January 9, 2010

Orientation

There is so much to learn when you first arrive. We settled into the living room at Goshen Tambo on our first morning of orientation and asked each student to check in. One described the excitement of being in a new country, like a child full of wonder at what he sees and hears around him. Then we worshiped together, giving each student a chance to reflect quietly on their experience before singing our version of “You’ve Got a Place (at the Welcome Table)”.

Summer has finally arrived here in Lima so our first lunch was a picnic in a park that overlooks the Pacific. The students opened their lunch bags to discover their first quadruple, a sandwich stacked with 4 slices of bread and different ingredients between each slice.
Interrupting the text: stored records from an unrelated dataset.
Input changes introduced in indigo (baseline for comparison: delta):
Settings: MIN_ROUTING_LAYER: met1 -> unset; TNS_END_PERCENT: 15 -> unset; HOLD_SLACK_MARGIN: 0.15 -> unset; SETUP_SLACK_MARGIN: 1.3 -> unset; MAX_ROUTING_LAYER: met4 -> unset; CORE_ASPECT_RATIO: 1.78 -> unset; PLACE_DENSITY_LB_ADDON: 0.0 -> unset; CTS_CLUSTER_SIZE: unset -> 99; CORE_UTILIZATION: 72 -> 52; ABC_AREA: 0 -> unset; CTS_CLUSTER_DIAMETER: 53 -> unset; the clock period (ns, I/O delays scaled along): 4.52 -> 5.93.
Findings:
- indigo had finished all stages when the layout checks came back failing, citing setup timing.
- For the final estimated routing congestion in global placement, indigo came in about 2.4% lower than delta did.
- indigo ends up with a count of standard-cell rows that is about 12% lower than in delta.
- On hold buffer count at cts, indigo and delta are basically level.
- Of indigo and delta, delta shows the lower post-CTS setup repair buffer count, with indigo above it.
==> flow/design.v (excerpt) <==
module axi_timer_averager #(
    parameter integer DEFAULT_SAMPLES_SERIE = 2,
    parameter integer S_AXI_LITE_DATA_WIDTH = 32  ,
    parameter integer S_AXI_LITE_ADDR_WIDTH = 32
) (
    input  logic                                 CLK               ,
    input  logic                                 RESETN            ,
    input  logic [    S_AXI_LITE_ADDR_WIDTH-1:0] S_AXI_LITE_AWADDR ,
    input  logic [                          2:0] S_AXI_LITE_AWPROT ,
    input  logic                                 S_AXI_LITE_AWVALID,
    output logic                                 S_AXI_LITE_AWREADY,
    input  logic [    S_AXI_LITE_DATA_WIDTH-1:0] S_AXI_LITE_WDATA  ,
    input  logic [(S_AXI_LITE_DATA_WIDTH/8)-1:0] S_AXI_LITE_WSTRB  ,
    input  logic                                 S_AXI_LITE_WVALID ,
    output logic                                 S_AXI_LITE_WREADY ,
    output logic [                          1:0] S_AXI_LITE_BRESP  ,
    output logic                                 S_AXI_LITE_BVALID ,
    input  logic                                 S_AXI_LITE_BREADY ,
    input  logic [    S_AXI_LITE_ADDR_WIDTH-1:0] S_AXI_LITE_ARADDR ,
    input  logic [                          2:0] S_AXI_LITE_ARPROT ,
    input  logic                                 S_AXI_LITE_ARVALID,
    output logic                                 S_AXI_LITE_ARREADY,
    output logic [    S_AXI_LITE_DATA_WIDTH-1:0] S_AXI_LITE_RDATA  ,
    output logic [                          1:0] S_AXI_LITE_RRESP  ,
    output logic                                 S_AXI_LITE_RVALID ,
    input  logic                                 S_AXI_LITE_RREADY ,
    output logic [                         31:0] MSMT_VALUE        ,
    output logic                                 MSMT_VALID        ,
    input  logic                                 INTR
);
For scale: ~3600 cells after synthesis.
Settings: LEC_CHECK=0, CAP_MARGIN=20, CELL_PAD_IN_SITES_DETAIL_PLACEMENT=0, CELL_PAD_IN_SITES_GLOBAL_PLACEMENT=0, CORE_MARGIN=6, CORE_UTILIZATION=72, CTS_CLUSTER_DIAMETER=256, GPL_ROUTABILITY_DRIVEN=1, GPL_TIMING_DRIVEN=1, MAX_ROUTING_LAYER=met5, PLACE_DENSITY_LB_ADDON=0.27, SETUP_SLACK_MARGIN=0.64, SLEW_MARGIN=20, TNS_END_PERCENT=5; clock period 2.94 ns.
run.sh (not shown) runs the stock make flow with config.mk's settings and CLKGATE_MAP_FILE=.
The starting point stopped in global routing.
Next try:
Settings changed: CELL_PAD_IN_SITES_DETAIL_PLACEMENT 0 to 1, CELL_PAD_IN_SITES_GLOBAL_PLACEMENT 0 to 2, CORE_MARGIN 6 to 2, CORE_UTILIZATION 72 to 29, CTS_CLUSTER_DIAMETER 256 to unset, GPL_TIMING_DRIVEN 1 to unset, MAX_ROUTING_LAYER met5 to unset, PLACE_DENSITY_LB_ADDON 0.27 to unset, SETUP_SLACK_MARGIN 0.64 to unset, TNS_END_PERCENT 5 to unset.
Clock period 2.94 ns to 9.27 ns, I/O delays scaled along.
With this change the flow finished clean.
Area after synthesis is unchanged.
Die size rose by well over a third.
Synthesized cell count does not change.
Next try:
Settings changed: CELL_PAD_IN_SITES_DETAIL_PLACEMENT 1 to 0, CORE_UTILIZATION 29 to 46, CTS_CLUSTER_SIZE set to 99.
Clock period 9.27 ns to 5.49 ns, I/O delays scaled along.
=> The changed run completed with no timing, DRC or antenna violations. Count of clock-buffer cells in the layout came out lower by 10. Sequential share of layout area rises by 0.43 points. Total power came out higher by well over a third. Core utilization rose by 18 points. Worst setup slack gets worse by 3.0 ns. Final area shrinks slightly.
Next try:
Settings changed: CELL_PAD_IN_SITES_DETAIL_PLACEMENT 0 to 1, CORE_UTILIZATION 46 to 40, CTS_CLUSTER_SIZE 99 to unset.
Clock period 5.49 ns to 3.79 ns, I/O delays scaled along.
What happened: The changed run passed the timing, DRC and antenna checks; power climbs by 47%; global-route usage shrinks by 1.7 points; cell area goes up by 3.8%; cell count rises by 5.6%; combinational power rose by 47%; routed wire length came out higher by 9.8%; worst setup slack is worse by 1.1 ns; first-iteration DRC count goes down by 13%.
Next try:
Settings changed: CELL_PAD_IN_SITES_DETAIL_PLACEMENT 1 to 0, CORE_UTILIZATION 40 to 46.
Clock period 3.79 ns to 2.67 ns, I/O delays scaled along.
What happened:
- With this change the flow completed, yet does not pass: negative setup slack
- power is higher by about 47%
- routed wire length falls by about 4.6%
- cell count came out higher by about 5%
- first-iteration DRC count came out higher by about 27%
- clock skew went up by 0.022 ns
- maximum frequency goes up by about 18%
- synthesized area stays the same
- setup slack degrades by 0.58 ns
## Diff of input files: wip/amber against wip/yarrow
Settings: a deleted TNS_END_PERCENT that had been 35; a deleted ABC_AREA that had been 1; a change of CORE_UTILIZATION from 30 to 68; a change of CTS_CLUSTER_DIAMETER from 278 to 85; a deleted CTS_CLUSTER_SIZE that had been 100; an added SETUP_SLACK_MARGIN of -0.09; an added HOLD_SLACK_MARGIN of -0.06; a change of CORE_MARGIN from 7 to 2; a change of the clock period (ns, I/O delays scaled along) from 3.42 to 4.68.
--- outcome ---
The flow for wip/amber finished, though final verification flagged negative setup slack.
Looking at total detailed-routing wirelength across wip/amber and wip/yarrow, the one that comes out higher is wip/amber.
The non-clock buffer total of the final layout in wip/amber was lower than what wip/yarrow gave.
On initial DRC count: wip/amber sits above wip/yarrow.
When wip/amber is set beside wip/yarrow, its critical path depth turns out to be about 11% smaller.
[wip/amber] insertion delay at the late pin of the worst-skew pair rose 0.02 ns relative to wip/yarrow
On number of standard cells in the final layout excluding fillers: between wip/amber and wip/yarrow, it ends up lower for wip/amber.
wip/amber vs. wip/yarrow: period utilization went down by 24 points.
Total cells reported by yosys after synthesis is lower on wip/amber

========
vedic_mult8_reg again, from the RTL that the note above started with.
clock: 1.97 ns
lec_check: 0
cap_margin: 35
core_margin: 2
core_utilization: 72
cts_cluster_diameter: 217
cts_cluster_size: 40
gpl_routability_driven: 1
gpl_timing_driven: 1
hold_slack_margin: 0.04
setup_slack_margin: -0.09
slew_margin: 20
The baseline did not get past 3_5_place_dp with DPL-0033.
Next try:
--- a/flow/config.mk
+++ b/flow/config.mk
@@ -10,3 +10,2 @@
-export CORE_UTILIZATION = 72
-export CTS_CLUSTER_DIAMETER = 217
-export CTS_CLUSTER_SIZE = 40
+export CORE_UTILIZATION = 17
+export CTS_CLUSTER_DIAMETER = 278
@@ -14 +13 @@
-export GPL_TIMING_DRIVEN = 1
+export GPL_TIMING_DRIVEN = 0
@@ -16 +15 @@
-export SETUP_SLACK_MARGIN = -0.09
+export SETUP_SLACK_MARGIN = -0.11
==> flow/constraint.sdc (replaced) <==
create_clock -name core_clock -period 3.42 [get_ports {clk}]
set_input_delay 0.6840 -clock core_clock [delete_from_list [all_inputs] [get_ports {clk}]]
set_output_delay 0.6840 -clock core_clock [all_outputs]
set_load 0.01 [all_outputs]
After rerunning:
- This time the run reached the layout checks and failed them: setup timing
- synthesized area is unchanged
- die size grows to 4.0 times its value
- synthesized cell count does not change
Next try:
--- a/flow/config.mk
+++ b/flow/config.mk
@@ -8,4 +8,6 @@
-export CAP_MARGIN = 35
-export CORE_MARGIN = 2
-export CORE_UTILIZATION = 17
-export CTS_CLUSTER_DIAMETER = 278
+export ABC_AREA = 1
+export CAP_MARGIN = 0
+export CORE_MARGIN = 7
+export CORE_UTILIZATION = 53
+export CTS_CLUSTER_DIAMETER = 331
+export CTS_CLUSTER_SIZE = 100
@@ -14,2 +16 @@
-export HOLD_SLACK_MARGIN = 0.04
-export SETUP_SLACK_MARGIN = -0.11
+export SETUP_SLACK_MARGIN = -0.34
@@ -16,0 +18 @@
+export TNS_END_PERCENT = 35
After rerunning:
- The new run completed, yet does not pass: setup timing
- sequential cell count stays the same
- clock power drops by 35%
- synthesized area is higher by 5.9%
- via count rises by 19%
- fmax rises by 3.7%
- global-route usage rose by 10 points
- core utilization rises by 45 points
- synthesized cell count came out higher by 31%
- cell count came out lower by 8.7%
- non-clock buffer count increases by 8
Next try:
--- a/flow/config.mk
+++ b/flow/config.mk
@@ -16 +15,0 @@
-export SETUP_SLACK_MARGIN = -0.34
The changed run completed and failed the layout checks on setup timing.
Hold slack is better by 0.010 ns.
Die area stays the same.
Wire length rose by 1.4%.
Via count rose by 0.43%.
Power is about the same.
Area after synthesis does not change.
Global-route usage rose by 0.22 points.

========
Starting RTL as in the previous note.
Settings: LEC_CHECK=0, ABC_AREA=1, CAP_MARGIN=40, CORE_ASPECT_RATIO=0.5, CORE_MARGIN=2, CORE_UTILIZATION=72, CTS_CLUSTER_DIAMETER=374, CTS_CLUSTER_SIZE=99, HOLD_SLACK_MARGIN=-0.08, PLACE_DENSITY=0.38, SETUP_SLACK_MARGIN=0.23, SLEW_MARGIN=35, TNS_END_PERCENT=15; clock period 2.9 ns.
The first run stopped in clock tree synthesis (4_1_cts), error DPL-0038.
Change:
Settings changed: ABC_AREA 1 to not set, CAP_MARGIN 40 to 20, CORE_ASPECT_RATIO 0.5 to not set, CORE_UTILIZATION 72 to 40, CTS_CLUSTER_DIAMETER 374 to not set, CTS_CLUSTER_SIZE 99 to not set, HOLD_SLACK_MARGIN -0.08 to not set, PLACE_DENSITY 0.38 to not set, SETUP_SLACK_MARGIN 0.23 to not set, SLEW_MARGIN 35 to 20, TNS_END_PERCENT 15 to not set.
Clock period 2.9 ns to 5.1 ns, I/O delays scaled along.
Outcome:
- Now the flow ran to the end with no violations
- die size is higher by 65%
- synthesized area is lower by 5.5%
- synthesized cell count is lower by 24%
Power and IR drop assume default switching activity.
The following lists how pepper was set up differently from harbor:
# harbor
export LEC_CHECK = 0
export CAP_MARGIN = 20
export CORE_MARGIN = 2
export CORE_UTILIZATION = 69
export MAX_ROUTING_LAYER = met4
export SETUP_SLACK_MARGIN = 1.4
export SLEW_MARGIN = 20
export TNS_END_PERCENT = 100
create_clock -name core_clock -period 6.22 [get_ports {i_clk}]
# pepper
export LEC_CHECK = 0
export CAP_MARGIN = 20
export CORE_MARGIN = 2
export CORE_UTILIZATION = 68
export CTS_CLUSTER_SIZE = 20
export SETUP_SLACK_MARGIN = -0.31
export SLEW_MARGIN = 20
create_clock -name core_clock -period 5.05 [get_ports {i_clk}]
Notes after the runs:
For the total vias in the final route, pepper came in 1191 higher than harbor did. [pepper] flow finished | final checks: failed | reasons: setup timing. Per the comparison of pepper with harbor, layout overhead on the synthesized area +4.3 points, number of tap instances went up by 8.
==> inputs of trial 50 <==
==> flow/design.v <==
`timescale 1ns/1ps   
module fp_arithmetic_sequence_generator (
    input wire clk,                   
    input wire rst_n,                 
    input wire activate,              
    input wire [31:0] a1,             
    input wire [31:0] d,              
    input wire [31:0] n,              
    input wire [31:0] saddr,          
    output reg done,                  
    output reg [31:0] mem_addr,       
    output reg [31:0] mem_wdata,      
    output reg mem_write,             
    input wire mem_ready              
);
    localparam IDLE = 3'b000;        
    localparam INIT = 3'b001;        
    localparam LOAD_ADD = 3'b010;    
    localparam WAIT_ADD = 3'b011;    
    localparam MEM_WRITE = 3'b100;   
    localparam WAIT_MEM = 3'b101;    
    localparam UPDATE = 3'b110;      
    localparam FINISH = 3'b111;      
    reg [2:0] state;                 
    reg [31:0] counter;              
    reg [31:0] current_term;         
    reg [31:0] add_a, add_b;        
    reg add_start;                   
    wire [31:0] add_result;          
    wire add_done;                   
    fp_adder fp_add_inst (
        .clk(clk),
        .rst_n(rst_n),
        .a(add_a),
        .b(add_b),
        .start(add_start),
        .result(add_result),
        .done(add_done)
    );
    always @(posedge clk or negedge rst_n) begin
        if (!rst_n) begin
            state <= IDLE;
            counter <= 32'b0;
            current_term <= 32'b0;
            done <= 1'b0;
            add_start <= 1'b0;
            add_a <= 32'b0;
            add_b <= 32'b0;
            mem_addr <= 32'b0;
            mem_wdata <= 32'b0;
            mem_write <= 1'b0;
        end else begin
            add_start <= 1'b0;
            mem_write <= 1'b0;
            case (state)
                IDLE: begin
                    counter <= 32'b0;
                    done <= 1'b0;
                    if (activate) begin
                        state <= INIT;   
                    end
                end
                INIT: begin
                    current_term <= a1;          
                    counter <= 32'b0;            
                    mem_addr <= saddr;           
                    if (n == 32'b0)
                        state <= FINISH;         
                    else
                        state <= MEM_WRITE;      
                end
                LOAD_ADD: begin
                    add_a <= current_term;
                    add_b <= d;
                    add_start <= 1'b1;           
                    state <= WAIT_ADD;
                end
                WAIT_ADD: begin
                    if (add_done) begin
                        state <= MEM_WRITE;      
                    end
                end
                MEM_WRITE: begin
                    mem_wdata <= (counter == 0) ? a1 : add_result;
                    mem_write <= 1'b1;           
                    state <= WAIT_MEM;
                end
                WAIT_MEM: begin
                    if (mem_ready) begin
                        mem_addr <= mem_addr + 4;  
                        counter <= counter + 1'b1;  
                        if ((counter + 32'd1) >= n) begin
                            state <= FINISH;
                        end else if (counter == 0) begin
                            current_term <= a1;
                            state <= LOAD_ADD;   
                        end else begin
                            current_term <= add_result;
                            state <= LOAD_ADD;
                        end
                    end
                end
                FINISH: begin
                    done <= 1'b1;               
                    if (!activate) begin
                        state <= IDLE;          
                    end
                end
                default: state <= IDLE;         
            endcase
        end
    end
endmodule
module fp_adder (
    input wire clk,
    input wire rst_n,
    input wire [31:0] a,         
    input wire [31:0] b,         
    input wire start,            
    output reg [31:0] result,    
    output reg done              
);
    reg [31:0] a_reg, b_reg;    
    reg a_sign, b_sign;          
    reg [7:0] a_exp, b_exp;      
    reg [23:0] a_mant, b_mant;   
    reg [7:0] result_exp;        
    reg result_sign;             
    reg [24:0] result_mant;      
    reg [7:0] exp_diff;          
    localparam IDLE = 3'h0;       
    localparam UNPACK = 3'h1;     
    localparam ALIGN = 3'h2;      
    localparam ADD = 3'h3;        
    localparam NORMALIZE = 3'h4;  
    localparam PACK = 3'h5;       
    reg [2:0] state;
    always @(posedge clk or negedge rst_n) begin
        if (!rst_n) begin
            state <= IDLE;
            result <= 32'b0;
            done <= 1'b0;
        end else begin
            done <= 1'b0;   
            case (state)
                IDLE: begin
                    if (start) begin
                        a_reg <= a;   
                        b_reg <= b;
                        state <= UNPACK;
                    end
                end
                UNPACK: begin
                    a_sign <= a_reg[31];
                    a_exp <= a_reg[30:23];
                    a_mant <= {1'b1, a_reg[22:0]};   
                    b_sign <= b_reg[31];
                    b_exp <= b_reg[30:23];
                    b_mant <= {1'b1, b_reg[22:0]};   
                    state <= ALIGN;
                end
                ALIGN: begin
                    if (a_exp > b_exp) begin
                        exp_diff <= a_exp - b_exp;
                        b_mant <= ((a_exp - b_exp) > 24) ? 24'b0 : (b_mant >> (a_exp - b_exp));
                        result_exp <= a_exp;
                    end else begin
                        exp_diff <= b_exp - a_exp;
                        a_mant <= ((b_exp - a_exp) > 24) ? 24'b0 : (a_mant >> (b_exp - a_exp));
                        result_exp <= b_exp;
                    end
                    state <= ADD;
                end
                ADD: begin
                    if (a_sign == b_sign) begin
                        result_mant <= a_mant + b_mant;
                        result_sign <= a_sign;
                    end else begin
                        if (a_mant >= b_mant) begin
                            result_mant <= a_mant - b_mant;
                            result_sign <= a_sign;
                        end else begin
                            result_mant <= b_mant - a_mant;
                            result_sign <= b_sign;
                        end
                    end
                    state <= NORMALIZE;
                end
                NORMALIZE: begin
                    if (result_mant[24]) begin
                        result_mant <= result_mant >> 1;
                        result_exp <= result_exp + 1;
                        state <= PACK;
                    end else if (result_mant[23:0] != 0) begin
                        if (!result_mant[23]) begin
                            result_mant <= result_mant << 1;
                            result_exp <= result_exp - 1;
                        end else begin
                            state <= PACK;
                        end
                    end else begin
                        result_exp <= 8'b0;
                        state <= PACK;
                    end
                end
                PACK: begin
                    result <= {result_sign, result_exp, result_mant[22:0]};
                    done <= 1'b1;   
                    state <= IDLE;
                end
                default: state <= IDLE;   
            endcase
        end
    end
endmodule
Feeling an overwhelming urge to see the water up close, most of the group descended the hundreds of stairs down to the ocean itself.

The students returned to the grassy bluff that overlooks the great blue Pacific and played several games, finishing with Amoebe. In this game, some members of the group play the role of cell wall, others protoplasm and one the nucleus. The members of the cell wall join hands, the protoplasm hoist the nucleus up into the air and the nucleus shouts out instructions to move the group from one end of the field to another. The excitement grew as the amoebe cautiously approached the cliff next to the ocean — all but the nucleus had their eyes closed. Then the cell divided into two and raced back to the other side of the field.

After lunch we settled back into Goshen Tambo for a frank discussion of health, safety and respect as well as the concept of being present while in Peru. The day ended with a home-cooked Peruvian dinner of Asado de Carne accompanied by Chicha Morada and fresh strawberries for dessert — thanks Alicia!

On day two our coordinator and life-long Lima resident, Celia Vasquez, taught us the ins and outs of the public transportation system. She gave us an introduction to Peruvian culture, including common greetings and aspects of family life. The students met their language instructors, Oswaldo Aguirre and Leonor Marin, who will help them transform their current knowledge of espanol into a working knowledge of castellano, as Peruvians refer to their particular version of the Spanish language.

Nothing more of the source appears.